In the heart of this most tongue-in-cheek of satires, Director Seán Linnen finds the real darkness that centres Brecht’s parable of Hitler.
The proof of the pudding is in the eating. An old phrase that Brecht took as his mantra for the theatre. The incomprehensible is made sense. When you mask an uncomfortable truth with comedy and satire, it helps the medicine go down. Brecht uses signature wit to mask the violence that blast beneath the play’s surface, such as Ui’s observation “Kindness is a luxury / Who can afford it? Not poor me.” Shakespeare, fitting for the venue, is also used to enertain and distract the audience from the destination that the play is taking us too. The prologue references Richard III and the bloody Wars of the Roses, an old Shakespearean actor trains the gangster for public and the speaking and the ghost of the backstabbed Roma haunts Ui with the warning “Cos just as treachery has made you, soon It will undo you. And the day is coming, when all the corpses you have made will rise up”. However, by the play’s end, there’s no need for literary allusions or slapstick. The audience knows too well what it has laughed into, as the title reveals the terrified vote that put’s Hitler into total power. In the epilogue, done in a stark white light, Gatiss wipes off the greasepaint moustache and speaks in his own voice “This bastard almost won the human race! / The World fought back, and put him in his place.” The play’s last moment; the company standing solemn whilst the sound of train cars hurtling and hurtling. I’m reminded of Brecht’s successor Heiner Müller’s infamous quote that “Hitler came to power in a free election, which makes Auschwitz also the result of free elections.”
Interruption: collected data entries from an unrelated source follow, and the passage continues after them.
===== config.mk =====
export PLATFORM = sky130hd
export DESIGN_NAME = vdg_pixel_serializer
export DESIGN_NICKNAME = d
export VERILOG_FILES = /design/src/rtl/vdg_pkg.sv /design/src/rtl/vdg_row_counter.sv /design/src/rtl/vdg_pixel_serializer.sv
export SDC_FILE = /design/constraint.sdc
export NUM_CORES = 1
export LEC_CHECK = 0
export ABC_AREA = 1
export BUFFER_PORTS_ARGS = -buffer_cell sky130_fd_sc_hd__buf_2
export CORE_MARGIN = 5
export CORE_UTILIZATION = 45
export CTS_CLUSTER_DIAMETER = 80
export DETAILED_ROUTE_END_ITERATION = 8
export PLACE_DENSITY = 0.68
export SETUP_SLACK_MARGIN = 0.05
export SLEW_MARGIN = 5
export SYNTH_ARGS = -nofsm -noshare
export SYNTH_HDL_FRONTEND = slang
export SYNTH_SLANG_ARGS = --single-unit
export TNS_END_PERCENT = 5

===== constraint.sdc =====
create_clock -name clk -period 1.9 [get_ports clk]
set_input_delay 0.19 -clock clk [delete_from_list [all_inputs] [get_ports clk]]
set_output_delay 0.19 -clock clk [all_outputs]
set_load 0.02 [all_outputs]
**src/rtl/page_walker.sv**
```systemverilog
// page_walker: two-level (10/10/12) hardware page-table walker servicing TLB misses.
//
// A TLB miss (fault) latches the faulting virtual address and the page-table base,
// then reads the level-1 and level-0 PTEs through a req/gnt/rvalid read port. A
// successful walk returns the physical address on fault_input with a one-cycle
// unfault strobe, followed by one HOLD cycle that ignores the TLB's stale fault.
// A failed walk raises page_fault (fault_input = va) until pf_ack.
//
// PTE format: bit0 V, bit1 L (leaf), [31:12] PPN.
//
// Optional feature: define PAGE_WALKER_SUPERPAGE_EN to accept a level-1 leaf as a
// superpage. Without it a level-1 leaf is reported as a page fault.
//
// Ports:
//   clk, rst          clock; asynchronous active-low reset
//   fault             TLB miss request (level)
//   compare_input     faulting virtual address
//   ptbr              page table base, bits [31:12] used
//   fault_input       translated physical address (or va on page fault)
//   unfault           one-cycle refill strobe
//   mem_req/mem_addr  registered read request, held until mem_gnt
//   mem_gnt           request accepted this cycle
//   mem_rvalid/rdata  read data return
//   page_fault        failed translation, held until pf_ack
//   pf_ack            page fault acknowledge
//   busy              walker not idle
module page_walker #(
    parameter int unsigned BIT_COUNT = 32,
    parameter int unsigned PAGE_BITS = 12
) (
    input  logic                 clk,
    input  logic                 rst,
    input  logic                 fault,
    input  logic [BIT_COUNT-1:0] compare_input,
    input  logic [BIT_COUNT-1:0] ptbr,
    output logic [BIT_COUNT-1:0] fault_input,
    output logic                 unfault,
    output logic                 mem_req,
    output logic [BIT_COUNT-1:0] mem_addr,
    input  logic                 mem_gnt,
    input  logic                 mem_rvalid,
    input  logic [BIT_COUNT-1:0] mem_rdata,
    output logic                 page_fault,
    input  logic                 pf_ack,
    output logic                 busy
);

    localparam int unsigned PpnW = BIT_COUNT - PAGE_BITS;
    localparam int unsigned VpnW = PpnW / 2;

    typedef enum logic [2:0] {
        StIdle,
        StL1Req,
        StL1Wait,
        StL0Req,
        StL0Wait,
        StHold,
        StPf
    } state_e;

    state_e                state_q, state_d;
    logic [BIT_COUNT-1:0]  va_q, va_d;
    logic [PpnW-1:0]       base_q, base_d;
    logic [BIT_COUNT-1:0]  fault_input_q, fault_input_d;
    logic                  unfault_q, unfault_d;
    logic                  mem_req_q, mem_req_d;
    logic [BIT_COUNT-1:0]  mem_addr_q, mem_addr_d;
    logic                  page_fault_q, page_fault_d;

    logic                  pte_v;
    logic                  pte_l;
    logic [PpnW-1:0]       pte_ppn;

    assign pte_v   = mem_rdata[0];
    assign pte_l   = mem_rdata[1];
    assign pte_ppn = mem_rdata[BIT_COUNT-1:PAGE_BITS];

    // PTE flag-gap bits and the ptbr offset are architecturally ignored.
    logic unused_ok;
    assign unused_ok = ^{ptbr[PAGE_BITS-1:0], mem_rdata[PAGE_BITS-1:2]};

    always_comb begin
        state_d       = state_q;
        va_d          = va_q;
        base_d        = base_q;
        fault_input_d = fault_input_q;
        unfault_d     = 1'b0;
        mem_req_d     = mem_req_q;
        mem_addr_d    = mem_addr_q;
        page_fault_d  = page_fault_q;

        case (state_q)
            StIdle: begin
                if (fault) begin
                    va_d    = compare_input;
                    base_d  = ptbr[BIT_COUNT-1:PAGE_BITS];
                    state_d = StL1Req;
                end
            end

            StL1Req: begin
                // First cycle here launches the request from the latched va/base;
                // a grant only counts once the request is actually visible.
                if (!mem_req_q) begin
                    mem_req_d  = 1'b1;
                    mem_addr_d = {base_q, va_q[BIT_COUNT-1 -: VpnW], 2'b00};
                end else if (mem_gnt) begin
                    mem_req_d = 1'b0;
                    state_d   = StL1Wait;
                end
            end

            StL1Wait: begin
                if (mem_rvalid) begin
                    if (!pte_v) begin
                        page_fault_d  = 1'b1;
                        fault_input_d = va_q;
                        state_d       = StPf;
                    end else if (!pte_l) begin
                        // Pointer PTE: next table base, issue the L0 read straight away.
                        base_d     = pte_ppn;
                        mem_req_d  = 1'b1;
                        mem_addr_d = {pte_ppn, va_q[PAGE_BITS +: VpnW], 2'b00};
                        state_d    = StL0Req;
                    end else begin
`ifdef PAGE_WALKER_SUPERPAGE_EN
                        fault_input_d = {mem_rdata[BIT_COUNT-1 -: VpnW],
                                         va_q[BIT_COUNT-VpnW-1:0]};
                        unfault_d     = 1'b1;
                        state_d       = StHold;
`else
                        page_fault_d  = 1'b1;
                        fault_input_d = va_q;
                        state_d       = StPf;
`endif
                    end
                end
            end

            StL0Req: begin
                if (mem_gnt) begin
                    mem_req_d = 1'b0;
                    state_d   = StL0Wait;
                end
            end

            StL0Wait: begin
                if (mem_rvalid) begin
                    if (pte_v && pte_l) begin
                        fault_input_d = {pte_ppn, va_q[PAGE_BITS-1:0]};
                        unfault_d     = 1'b1;
                        state_d       = StHold;
                    end else begin
                        page_fault_d  = 1'b1;
                        fault_input_d = va_q;
                        state_d       = StPf;
                    end
                end
            end

            // The TLB still shows fault for the refilled miss during this cycle.
            StHold: begin
                state_d = StIdle;
            end

            StPf: begin
                if (pf_ack) begin
                    page_fault_d = 1'b0;
                    state_d      = StIdle;
                end
            end

            default: begin
                state_d      = StIdle;
                mem_req_d    = 1'b0;
                page_fault_d = 1'b0;
            end
        endcase
    end

    always_ff @(posedge clk or negedge rst) begin
        if (!rst) begin
            state_q       <= StIdle;
            va_q          <= '0;
            base_q        <= '0;
            fault_input_q <= '0;
            unfault_q     <= 1'b0;
            mem_req_q     <= 1'b0;
            mem_addr_q    <= '0;
            page_fault_q  <= 1'b0;
        end else begin
            state_q       <= state_d;
            va_q          <= va_d;
            base_q        <= base_d;
            fault_input_q <= fault_input_d;
            unfault_q     <= unfault_d;
            mem_req_q     <= mem_req_d;
            mem_addr_q    <= mem_addr_d;
            page_fault_q  <= page_fault_d;
        end
    end

    assign fault_input = fault_input_q;
    assign unfault     = unfault_q;
    assign mem_req     = mem_req_q;
    assign mem_addr    = mem_addr_q;
    assign page_fault  = page_fault_q;
    assign busy        = (state_q != StIdle);

endmodule

```
[config.mk]
export PLATFORM = sky130hd
export DESIGN_NAME = msp430_seq_ctrl
export DESIGN_NICKNAME = d
export VERILOG_FILES = /design/src/rtl/msp430_seq_ctrl.sv
export SDC_FILE = /design/constraint.sdc
export NUM_CORES = 1
export LEC_CHECK = 0
export BUFFER_PORTS_ARGS = -buffer_cell sky130_fd_sc_hd__buf_2
export CAP_MARGIN = 10
export CORE_ASPECT_RATIO = 1.1
export CORE_MARGIN = 10
export CORE_UTILIZATION = 30
export CTS_CLUSTER_SIZE = 16
export DETAILED_ROUTE_END_ITERATION = 8
export PLACE_DENSITY = 0.51
export RECOVER_POWER = 25
export SYNTH_ARGS = -nofsm -noshare
export SYNTH_HDL_FRONTEND = slang
export SYNTH_SLANG_ARGS = --single-unit
[constraint.sdc]
create_clock -name Clk -period 2.9 [get_ports Clk]
set_clock_uncertainty 0.2 [all_clocks]
set_input_delay 0.725 -clock Clk [delete_from_list [all_inputs] [get_ports Clk]]
set_output_delay 0.725 -clock Clk [all_outputs]
set_load 0.01 [all_outputs]
### src/rtl/count_seq_monitor_if.sv
// count_seq_monitor_if: sample/status bundle between the counter stage and its sequence monitor.
// COUNT_MON_MATCH_EN adds match_val/match_pulse.
interface count_seq_monitor_if #(
    parameter int CNT_W  = 3,
    parameter int WRAP_W = 8,
    parameter int ERR_W  = 4
);
    logic [CNT_W-1:0]  count_in;
    logic              count_vld;
    logic              err_clr;
    logic              wrap_pulse;
    logic [WRAP_W-1:0] wrap_cnt;
    logic              seq_err;
    logic [ERR_W-1:0]  err_cnt;
    logic [1:0]        state_o;
`ifdef COUNT_MON_MATCH_EN
    logic [CNT_W-1:0]  match_val;
    logic              match_pulse;
    modport master (output count_in, count_vld, err_clr, match_val,
                    input wrap_pulse, wrap_cnt, seq_err, err_cnt, state_o, match_pulse);
    modport slave  (input count_in, count_vld, err_clr, match_val,
                    output wrap_pulse, wrap_cnt, seq_err, err_cnt, state_o, match_pulse);
`else
    modport master (output count_in, count_vld, err_clr,
                    input wrap_pulse, wrap_cnt, seq_err, err_cnt, state_o);
    modport slave  (input count_in, count_vld, err_clr,
                    output wrap_pulse, wrap_cnt, seq_err, err_cnt, state_o);
`endif
endinterface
Arturo Ui has always been criticised for not tackling the Holocaust and Nazism’s inherent racism. It’s a fair argument to make. This translation doesn’t try to change that. Although, this production strikes what Brecht is and should be satirising. Watching this play for the first time, I’m reminded of Springtime for Hitler and Mel Brooks’ anti-fascist in The Producers. Brecht and Brooks are working from the right kind of satire. For them there is always a limit. A point where the jokes stop because there’s nothing funny to joke about. Brooks remarked that he would make Nazi jokes but not Holocaust jokes. There was nothing funny about the violence the Nazis committed. Springtime for Hitler was satirising the shoddy theatrics of fascism, not the suffering that they inflicted on millions. In the same way, Brecht focused in on the inherent violence of the Nazis, putting a comic veil on it that is slowly. This production’s great sleight of hand, that we see and hear real words and actions yet don’t take seriously because of this thin wall of fedoras and funny voices.
Janie Dee’s line puts it perfectly “God protect us from our protectors!”. And those who leave a performance of The Resistible Rise of Arturo Ui, though maybe shaken by the ominous final warning, may also shiver at the worrying reality around them. A man calling for national security emergency. A party declaiming to be Britain’s protectors, who are fine with cruelty yet shudder at the smallest act of kindness. Arturo Ui and his gang sit on a middle bench in parliament. Their rise is certainly resistible, if there’s a will to resist.